Given records:
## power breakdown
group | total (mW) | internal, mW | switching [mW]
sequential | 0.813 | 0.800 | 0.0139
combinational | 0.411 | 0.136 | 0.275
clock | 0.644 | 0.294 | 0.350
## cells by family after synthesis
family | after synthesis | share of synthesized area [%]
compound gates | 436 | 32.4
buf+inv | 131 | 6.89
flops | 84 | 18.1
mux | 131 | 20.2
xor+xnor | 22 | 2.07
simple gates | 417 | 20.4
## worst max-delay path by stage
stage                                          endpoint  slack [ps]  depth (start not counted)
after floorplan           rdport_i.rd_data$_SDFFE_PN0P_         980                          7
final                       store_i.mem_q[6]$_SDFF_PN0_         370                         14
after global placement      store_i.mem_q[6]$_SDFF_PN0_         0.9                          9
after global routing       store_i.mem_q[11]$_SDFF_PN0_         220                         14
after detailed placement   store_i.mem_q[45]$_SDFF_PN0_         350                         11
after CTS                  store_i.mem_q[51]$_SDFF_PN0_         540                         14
**src/rtl/sdcr_pkg.sv**
```systemverilog
package sdcr_pkg;
  localparam int RSP_WORDS = 8;
  localparam int WORD_W    = 16;
  localparam int BYTE_W    = 8;
  localparam int RSP_BYTES = RSP_WORDS * WORD_W / BYTE_W;
  localparam int STAT_W    = 16;
  localparam int IDX_W     = 6;
  localparam int ARG_W     = 32;

  localparam logic [31:0] R1_ERR_MASK = 32'hFDF9_0000;
  localparam logic [31:0] AKE_BIT     = 32'h0000_0008;
  localparam logic [15:0] R6_ERR_MASK = 16'hE008;
  localparam logic [15:0] CLR_OK      = 16'h4FFF;
  localparam logic [15:0] CLR_R3_RDY  = 16'h1FFF;
  localparam int ST_EOC  = 0;
  localparam int ST_STOP = 2;
  localparam int ST_TO   = 7;
  localparam int ST_CBSY = 12;
  localparam int ST_CERR = 14;
  localparam logic [5:0] STOP_IDX = 6'd12;

  typedef enum logic [2:0] {
    RK_NONE, RK_SHORT, RK_SHORT_BSY, RK_LONG, RK_COND, RK_ADDR
  } rsp_kind_e;

  typedef struct packed {
    logic       dir;
    logic [1:0] ctype;
    logic       bsy;
    logic [2:0] rtype;
    logic       init;
    logic [5:0] idx;
  } cmd_fields_t;

  typedef enum logic [0:0] { S_IDLE, S_WAIT } cr_state_e;
endpackage

```
**src/rtl/sdcr_rst_sync.sv**
```systemverilog
module sdcr_rst_sync #(
  parameter int STAGES = 2
) (
  input  logic clk,
  input  logic rst_n,
  output logic rst_n_sync
);
  logic [STAGES-1:0] chain_q;

  always_ff @(posedge clk or negedge rst_n) begin
    if (!rst_n) chain_q <= '0;
    else        chain_q <= {chain_q[STAGES-2:0], 1'b1};
  end

  assign rst_n_sync = chain_q[STAGES-1];
endmodule

```
**src/rtl/sdcr_cmd_decode.sv**
```systemverilog
module sdcr_cmd_decode
  import sdcr_pkg::*;
(
  input  logic [15:0] word,
  output cmd_fields_t fields,
  output rsp_kind_e   kind,
  output logic        init_only,
  output logic        is_data
);
  always_comb begin
    fields.idx   = word[5:0];
    fields.init  = word[7];
    fields.rtype = word[10:8];
    fields.bsy   = word[11];
    fields.ctype = word[13:12];
    fields.dir   = word[15];
  end

  always_comb begin
    case (fields.rtype)
      3'd1:    kind = fields.bsy ? RK_SHORT_BSY : RK_SHORT;
      3'd2:    kind = RK_LONG;
      3'd3:    kind = RK_COND;
      3'd6:    kind = RK_ADDR;
      default: kind = RK_NONE;
    endcase
  end

  assign init_only = fields.init && (fields.idx == '0);
  assign is_data   = (fields.ctype == 2'd1);
endmodule

```
**src/rtl/sdcr_rsp_buffer.sv**
```systemverilog
module sdcr_rsp_buffer
  import sdcr_pkg::*;
#(
  parameter int NBYTES = RSP_BYTES
) (
  input  logic                  clk,
  input  logic                  rst_n,
  input  logic                  clr,
  input  logic                  wr,
  input  logic [BYTE_W-1:0]     din,
  output logic [NBYTES*BYTE_W-1:0] bytes
);
  localparam int CNT_W = $clog2(NBYTES + 1);

  logic [CNT_W-1:0] cnt_q, cnt_n;
  logic             room;

  assign room = (cnt_q < CNT_W'(NBYTES));

  always_comb begin
    cnt_n = cnt_q;
    if (clr)             cnt_n = '0;
    else if (wr && room) cnt_n = cnt_q + 1'b1;
  end

  always_ff @(posedge clk or negedge rst_n) begin
    if (!rst_n) cnt_q <= '0;
    else        cnt_q <= cnt_n;
  end

  for (genvar b = 0; b < NBYTES; b++) begin : g_byte
    logic [BYTE_W-1:0] d_q, d_n;
    logic              en;
    assign en = clr || (wr && room && (cnt_q == CNT_W'(b)));
    always_comb d_n = clr ? '0 : din;
    always_ff @(posedge clk or negedge rst_n) begin
      if (!rst_n)  d_q <= '0;
      else if (en) d_q <= d_n;
    end
    assign bytes[b*BYTE_W +: BYTE_W] = d_q;
  end

  assert_fill_bound_R9: assert property (@(posedge clk) disable iff (!rst_n)
    cnt_q <= CNT_W'(NBYTES));
endmodule

```
**src/rtl/sdcr_rsp_eval.sv**
```systemverilog
module sdcr_rsp_eval
  import sdcr_pkg::*;
#(
  parameter int LEN_W = 5
) (
  input  rsp_kind_e                   kind,
  input  logic [IDX_W-1:0]            idx,
  input  logic [LEN_W-1:0]            len,
  input  logic                        ake_en,
  input  logic [RSP_BYTES*BYTE_W-1:0] bytes,
  output logic [STAT_W-1:0]           set_bits,
  output logic [STAT_W-1:0]           clr_bits,
  output logic                        store,
  output logic [RSP_WORDS*WORD_W-1:0] words
);
  localparam int SHORT_LEN = 4;
  localparam int LONG_LEN  = RSP_BYTES;

  logic [31:0] head32;
  logic [15:0] tail16;
  logic [31:0] r1_mask;
  logic        too_short;
  logic        err;

  assign head32  = {bytes[0 +: 8], bytes[8 +: 8], bytes[16 +: 8], bytes[24 +: 8]};
  assign tail16  = {bytes[16 +: 8], bytes[24 +: 8]};
  assign r1_mask = R1_ERR_MASK | (ake_en ? AKE_BIT : 32'h0);

  always_comb begin
    case (kind)
      RK_SHORT, RK_SHORT_BSY, RK_COND, RK_ADDR:
        too_short = (len < LEN_W'(SHORT_LEN));
      RK_LONG:
        too_short = ({1'b0, len} < (LEN_W+1)'(LONG_LEN));
      default:
        too_short = 1'b0;
    endcase
  end

  always_comb begin
    set_bits = '0;
    clr_bits = '0;
    store    = 1'b0;
    err      = 1'b0;
    if (too_short) begin
      set_bits[ST_TO] = 1'b1;
      clr_bits        = CLR_OK;
    end else begin
      store = (kind != RK_NONE);
      case (kind)
        RK_SHORT, RK_SHORT_BSY: err = |(head32 & r1_mask);
        RK_ADDR:                err = |(tail16 & R6_ERR_MASK);
        RK_COND: begin
          if (head32[31]) clr_bits = clr_bits | CLR_R3_RDY;
          else            set_bits[ST_CBSY] = 1'b1;
        end
        default: err = 1'b0;
      endcase
      if (err) set_bits[ST_CERR] = 1'b1;
      else     clr_bits = clr_bits | CLR_OK;
      set_bits[ST_EOC] = 1'b1;
      if (idx == STOP_IDX) set_bits[ST_STOP] = 1'b1;
    end
  end

  for (genvar j = 0; j < RSP_WORDS; j++) begin : g_pack
    localparam int HI = 2 * (RSP_WORDS - 1 - j);
    assign words[j*WORD_W +: WORD_W] =
      {bytes[HI*BYTE_W +: BYTE_W], bytes[(HI+1)*BYTE_W +: BYTE_W]};
  end
endmodule

```
**src/rtl/sd_cmdrsp_unit.sv**
```systemverilog
module sd_cmdrsp_unit
  import sdcr_pkg::*;
#(
  parameter int LEN_W = 5
) (
  input  logic                        clk,
  input  logic                        rst_n,
  input  logic                        ake_chk_en,
  input  logic                        cmd_wr,
  input  logic [15:0]                 cmd_word,
  input  logic [ARG_W-1:0]            cmd_arg,
  input  logic                        rsp_byte_vld,
  input  logic [BYTE_W-1:0]           rsp_byte,
  input  logic                        rsp_done,
  input  logic [LEN_W-1:0]            rsp_len,
  output logic                        busy,
  output logic                        card_cmd_vld,
  output logic [IDX_W-1:0]            card_cmd_idx,
  output logic [ARG_W-1:0]            card_cmd_arg,
  output logic                        xfer_start,
  output logic                        xfer_dir,
  output logic [STAT_W-1:0]           stat_set,
  output logic [STAT_W-1:0]           stat_clr,
  output logic [RSP_WORDS*WORD_W-1:0] rsp_words
);
  localparam int RSP_W = RSP_WORDS * WORD_W;

  logic rst_ns;
  sdcr_rst_sync #(.STAGES(2)) u_rst (.clk(clk), .rst_n(rst_n), .rst_n_sync(rst_ns));

  cmd_fields_t f;
  rsp_kind_e   dec_kind;
  logic        dec_init0, dec_data;

  sdcr_cmd_decode u_dec (
    .word(cmd_word), .fields(f), .kind(dec_kind),
    .init_only(dec_init0), .is_data(dec_data)
  );

  cr_state_e        state_q, state_n;
  rsp_kind_e        kind_q, kind_n;
  logic [IDX_W-1:0] idx_q, idx_n;
  logic [ARG_W-1:0] arg_q, arg_n;
  logic             vld_q, vld_n;
  logic             xs_q, xs_n;
  logic             xd_q, xd_n;
  logic [STAT_W-1:0] set_q, set_n, clr_q, clr_n;
  logic [RSP_W-1:0] rsp_q, rsp_n;
  logic             accept, buf_clr, buf_wr;

  logic [RSP_BYTES*BYTE_W-1:0] buf_bytes;
  logic [STAT_W-1:0] ev_set, ev_clr;
  logic              ev_store;
  logic [RSP_W-1:0]  ev_words;

  assign accept  = cmd_wr && (state_q == S_IDLE);
  assign buf_clr = accept;
  assign buf_wr  = (state_q == S_WAIT) && rsp_byte_vld && !rsp_done;

  sdcr_rsp_buffer #(.NBYTES(RSP_BYTES)) u_buf (
    .clk(clk), .rst_n(rst_ns), .clr(buf_clr), .wr(buf_wr),
    .din(rsp_byte), .bytes(buf_bytes)
  );

  sdcr_rsp_eval #(.LEN_W(LEN_W)) u_eval (
    .kind(kind_q), .idx(idx_q), .len(rsp_len), .ake_en(ake_chk_en),
    .bytes(buf_bytes), .set_bits(ev_set), .clr_bits(ev_clr),
    .store(ev_store), .words(ev_words)
  );

  always_comb begin
    state_n = state_q;
    kind_n  = kind_q;
    idx_n   = idx_q;
    arg_n   = arg_q;
    xd_n    = xd_q;
    rsp_n   = rsp_q;
    vld_n   = 1'b0;
    xs_n    = 1'b0;
    set_n   = '0;
    clr_n   = '0;
    if (accept) begin
      rsp_n = '0;
      if (dec_init0) begin
        set_n[ST_EOC] = 1'b1;
      end else begin
        vld_n   = 1'b1;
        idx_n   = f.idx;
        arg_n   = cmd_arg;
        kind_n  = dec_kind;
        xs_n    = dec_data;
        if (dec_data) xd_n = f.dir;
        state_n = S_WAIT;
      end
    end else if ((state_q == S_WAIT) && rsp_done) begin
      set_n   = ev_set;
      clr_n   = ev_clr;
      if (ev_store) rsp_n = ev_words;
      state_n = S_IDLE;
    end
  end

  always_ff @(posedge clk or negedge rst_ns) begin
    if (!rst_ns) begin
      state_q <= S_IDLE;
      kind_q  <= RK_NONE;
      idx_q   <= '0;
      arg_q   <= '0;
      vld_q   <= 1'b0;
      xs_q    <= 1'b0;
      xd_q    <= 1'b0;
      set_q   <= '0;
      clr_q   <= '0;
      rsp_q   <= '0;
    end else begin
      state_q <= state_n;
      kind_q  <= kind_n;
      idx_q   <= idx_n;
      arg_q   <= arg_n;
      vld_q   <= vld_n;
      xs_q    <= xs_n;
      xd_q    <= xd_n;
      set_q   <= set_n;
      clr_q   <= clr_n;
      rsp_q   <= rsp_n;
    end
  end

  assign busy         = (state_q == S_WAIT);
  assign card_cmd_vld = vld_q;
  assign card_cmd_idx = idx_q;
  assign card_cmd_arg = arg_q;
  assign xfer_start   = xs_q;
  assign xfer_dir     = xd_q;
  assign stat_set     = set_q;
  assign stat_clr     = clr_q;
  assign rsp_words    = rsp_q;

  assert_one_shot_R1: assert property (@(posedge clk) disable iff (!rst_ns)
    card_cmd_vld |=> !card_cmd_vld);
  assert_init_only_R2: assert property (@(posedge clk) disable iff (!rst_ns)
    (cmd_wr && !busy && cmd_word[7] && cmd_word[5:0] == 6'd0)
      |=> (!card_cmd_vld && !busy && stat_set == 16'h0001));
  assert_no_reissue_R3: assert property (@(posedge clk) disable iff (!rst_ns)
    (busy && !rsp_done) |=> !card_cmd_vld);
  assert_timeout_alone_R4: assert property (@(posedge clk) disable iff (!rst_ns)
    stat_set[ST_TO] |-> (!stat_set[ST_EOC] && !stat_set[ST_CERR]));
  assert_cleared_R10: assert property (@(posedge clk) disable iff (!rst_ns)
    card_cmd_vld |-> (rsp_words == '0));
  assert_stop_pair_R11: assert property (@(posedge clk) disable iff (!rst_ns)
    stat_set[ST_STOP] |-> stat_set[ST_EOC]);
  assert_xfer_with_cmd_R12: assert property (@(posedge clk) disable iff (!rst_ns)
    xfer_start |-> card_cmd_vld);
endmodule

```
**config.mk**
```make
export PLATFORM = sky130hd
export DESIGN_NAME = sd_cmdrsp_unit
export DESIGN_NICKNAME = d
export VERILOG_FILES = /design/src/rtl/sdcr_pkg.sv /design/src/rtl/sdcr_rst_sync.sv /design/src/rtl/sdcr_cmd_decode.sv /design/src/rtl/sdcr_rsp_buffer.sv /design/src/rtl/sdcr_rsp_eval.sv /design/src/rtl/sd_cmdrsp_unit.sv
export SDC_FILE = /design/constraint.sdc
export NUM_CORES = 1
export LEC_CHECK = 0
export BUFFER_PORTS_ARGS = -buffer_cell sky130_fd_sc_hd__buf_4
export CAP_MARGIN = 30
export CORE_ASPECT_RATIO = 0.75
export CORE_MARGIN = 3
export CORE_UTILIZATION = 54
export CTS_BUF_LIST = sky130_fd_sc_hd__clkbuf_2 sky130_fd_sc_hd__clkbuf_4 sky130_fd_sc_hd__clkbuf_8
export DETAILED_ROUTE_END_ITERATION = 6
export PLACE_DENSITY = 0.8
export SYNTH_ARGS = -nofsm -noshare
export SYNTH_HDL_FRONTEND = slang
export SYNTH_HIERARCHICAL = 1
export SYNTH_SLANG_ARGS = --single-unit
export TNS_END_PERCENT = 20
```
**constraint.sdc**
```tcl
create_clock -name clk -period 9.7 [get_ports clk]
set_input_delay 0.485 -clock clk [delete_from_list [all_inputs] [get_ports clk]]
set_output_delay 0.485 -clock clk [all_outputs]
set_load 0.03 [all_outputs]
```
[config.mk]
export PLATFORM = sky130hd
export DESIGN_NAME = id_branch_resolver
export DESIGN_NICKNAME = d
export VERILOG_FILES = /design/src/rtl/idbr_pkg.sv /design/src/rtl/idbr_track.sv /design/src/rtl/idbr_opsel.sv /design/src/rtl/idbr_resolve.sv /design/src/rtl/id_branch_resolver.sv
export SDC_FILE = /design/constraint.sdc
export NUM_CORES = 1
export LEC_CHECK = 0
export BUFFER_PORTS_ARGS = -buffer_cell sky130_fd_sc_hd__clkbuf_2
export CAP_MARGIN = 10
export CORE_MARGIN = 4
export CORE_UTILIZATION = 48
export CTS_CLUSTER_SIZE = 20
export DETAILED_ROUTE_END_ITERATION = 7
export HOLD_SLACK_MARGIN = 0.06
export PLACE_DENSITY = 0.91
export SYNTH_ARGS = -nofsm -noshare
export SYNTH_HDL_FRONTEND = slang
export SYNTH_SLANG_ARGS = --single-unit
[constraint.sdc]
create_clock -name clk -period 6.1 [get_ports clk]
set_clock_uncertainty 0.15 [all_clocks]
set_input_delay 1.525 -clock clk [delete_from_list [all_inputs] [get_ports clk]]
set_output_delay 1.525 -clock clk [all_outputs]
set_load 0.01 [all_outputs]
--- src/rtl/fcx_tx_mux.sv ---
module fcx_tx_mux
  import fcx_pkg::*;
(
  input  lane_e             lane,
  input  logic [1:0]        wlen,
  input  logic [CHAR_W-1:0] stop_a,
  input  logic [CHAR_W-1:0] stop_b,
  input  logic [CHAR_W-1:0] go_a,
  input  logic [CHAR_W-1:0] go_b,
  input  logic              usr_valid,
  input  logic [CHAR_W-1:0] usr_data,
  input  logic              tx_ready,
  output logic              usr_ready,
  output logic              tx_valid,
  output logic [CHAR_W-1:0] tx_data
);
  logic [CHAR_W-1:0] mask;
  logic [CHAR_W-1:0] ctl;

  always_comb begin
    mask = wlen_mask(wlen);
    unique case (lane)
      LN_OFF1: ctl = stop_a;
      LN_OFF2: ctl = stop_b;
      LN_ON1:  ctl = go_a;
      LN_ON2:  ctl = go_b;
      default: ctl = '0;
    endcase
    if (lane == LN_USER) begin
      tx_valid  = usr_valid;
      tx_data   = usr_data;
      usr_ready = tx_ready;
    end else begin
      tx_valid  = 1'b1;
      tx_data   = ctl & mask;
      usr_ready = 1'b0;
    end
  end
endmodule
--- src/rtl/sb_pkg.sv ---
package sb_pkg;

   // Per-unit progress through the instruction lifetime.
   typedef enum logic [1:0] {
      PH_IDLE     = 2'd0,
      PH_WAIT_OPS = 2'd1,
      PH_EXEC     = 2'd2,
      PH_WAIT_WB  = 2'd3
   } sb_phase_e;

endpackage

--- src/rtl/sb_arbiter.sv ---
module sb_arbiter #(
   parameter int N      = 4,
   parameter int GRANTS = 1
) (
   input  logic [N-1:0] req,
   output logic [N-1:0] gnt
);

   generate
      if (GRANTS < 1 || GRANTS > N) begin : g_bad_grants
         $error("sb_arbiter: GRANTS must lie in 1..N");
      end

      if (GRANTS == 1) begin : g_single
         localparam logic [N-1:0] ONE = N'(1);
         // Isolate the lowest set request bit.
         assign gnt = req & ((~req) + ONE);
      end else begin : g_multi
         always_comb begin
            int taken;
            taken = 0;
            gnt   = '0;
            for (int i = 0; i < N; i++) begin
               if (req[i] && taken < GRANTS) begin
                  gnt[i] = 1'b1;
                  taken++;
               end
            end
         end
      end
   endgenerate

endmodule

--- src/rtl/sb_reg_table.sv ---
module sb_reg_table #(
   parameter int NREG = 8,
   parameter int NFU  = 4,
   localparam int REG_W = $clog2(NREG),
   localparam int FU_W  = $clog2(NFU)
) (
   input  logic             clk,
   input  logic             rst_n,
   input  logic             set_en,
   input  logic [REG_W-1:0] set_reg,
   input  logic [FU_W-1:0]  set_fu,
   input  logic             clr_en,
   input  logic [REG_W-1:0] clr_reg,
   output logic [NREG-1:0]  pend,
   output logic [FU_W-1:0]  owner [NREG]
);

   always_ff @(posedge clk or negedge rst_n) begin
      if (!rst_n) begin
         pend <= '0;
         for (int r = 0; r < NREG; r++) owner[r] <= '0;
      end else begin
         for (int r = 0; r < NREG; r++) begin
            if (clr_en && clr_reg == REG_W'(r)) pend[r] <= 1'b0;
            if (set_en && set_reg == REG_W'(r)) begin
               pend[r]  <= 1'b1;
               owner[r] <= set_fu;
            end
         end
      end
   end

   // a register is never reserved twice.
   p_waw_single_r3: assert property (@(posedge clk) disable iff (!rst_n)
      set_en |-> !pend[set_reg]);

   // only a reserved register is released by a write-back.
   p_clr_reserved_r7: assert property (@(posedge clk) disable iff (!rst_n)
      clr_en |-> pend[clr_reg]);

endmodule

--- src/rtl/sb_unit.sv ---
module sb_unit #(
   parameter int NFU   = 4,
   parameter int NREG  = 8,
   parameter int LAT_W = 4,
   localparam int FU_W  = $clog2(NFU),
   localparam int REG_W = $clog2(NREG)
) (
   input  logic              clk,
   input  logic              rst_n,
   input  logic              iss_en,
   input  logic [REG_W-1:0]  iss_dst,
   input  logic [REG_W-1:0]  iss_s1,
   input  logic [REG_W-1:0]  iss_s2,
   input  logic [FU_W-1:0]   iss_q1,
   input  logic [FU_W-1:0]   iss_q2,
   input  logic              iss_r1,
   input  logic              iss_r2,
   input  logic [LAT_W-1:0]  iss_lat,
   input  logic              rd_gnt,
   input  logic              wb_gnt,
   input  logic              bc_valid,
   input  logic [FU_W-1:0]   bc_fu,
   output sb_pkg::sb_phase_e phase,
   output logic              busy,
   output logic [REG_W-1:0]  dst,
   output logic [REG_W-1:0]  s1,
   output logic [REG_W-1:0]  s2,
   output logic              r1,
   output logic              r2
);
   import sb_pkg::*;

   logic [FU_W-1:0]  q1, q2;
   logic [LAT_W-1:0] cnt;

   always_ff @(posedge clk or negedge rst_n) begin
      if (!rst_n) begin
         phase <= PH_IDLE;
         dst   <= '0;
         s1    <= '0;
         s2    <= '0;
         q1    <= '0;
         q2    <= '0;
         r1    <= 1'b0;
         r2    <= 1'b0;
         cnt   <= '0;
      end else begin
         unique case (phase)
            PH_IDLE: if (iss_en) begin
               phase <= PH_WAIT_OPS;
               dst   <= iss_dst;
               s1    <= iss_s1;
               s2    <= iss_s2;
               q1    <= iss_q1;
               q2    <= iss_q2;
               r1    <= iss_r1;
               r2    <= iss_r2;
               cnt   <= (iss_lat == '0) ? LAT_W'(1) : iss_lat;
            end
            PH_WAIT_OPS: begin
               if (bc_valid && !r1 && q1 == bc_fu) r1 <= 1'b1;
               if (bc_valid && !r2 && q2 == bc_fu) r2 <= 1'b1;
               if (rd_gnt) phase <= PH_EXEC;
            end
            PH_EXEC: begin
               if (cnt == LAT_W'(1)) phase <= PH_WAIT_WB;
               else                  cnt   <= cnt - LAT_W'(1);
            end
            PH_WAIT_WB: if (wb_gnt) phase <= PH_IDLE;
            default: phase <= PH_IDLE;
         endcase
      end
   end

   assign busy = (phase != PH_IDLE);

   // issue only lands on a free unit.
   p_issue_free_r2: assert property (@(posedge clk) disable iff (!rst_n)
      iss_en |-> !busy);

   // a fetch grant only reaches a unit whose sources are all ready.
   p_fetch_ready_r4: assert property (@(posedge clk) disable iff (!rst_n)
      rd_gnt |-> (phase == PH_WAIT_OPS && r1 && r2));

   // a write-back grant only reaches a unit that has finished.
   p_wb_done_r7: assert property (@(posedge clk) disable iff (!rst_n)
      wb_gnt |-> phase == PH_WAIT_WB);

   // the unit is free right after its write-back.
   p_free_after_wb_r9: assert property (@(posedge clk) disable iff (!rst_n)
      wb_gnt |=> !busy);

endmodule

What you will do: Your task is to find every line above containing the word "write" and copy it.

Expected answer:
   // only a reserved register is released by a write-back.
   // a write-back grant only reaches a unit that has finished.
   // the unit is free right after its write-back.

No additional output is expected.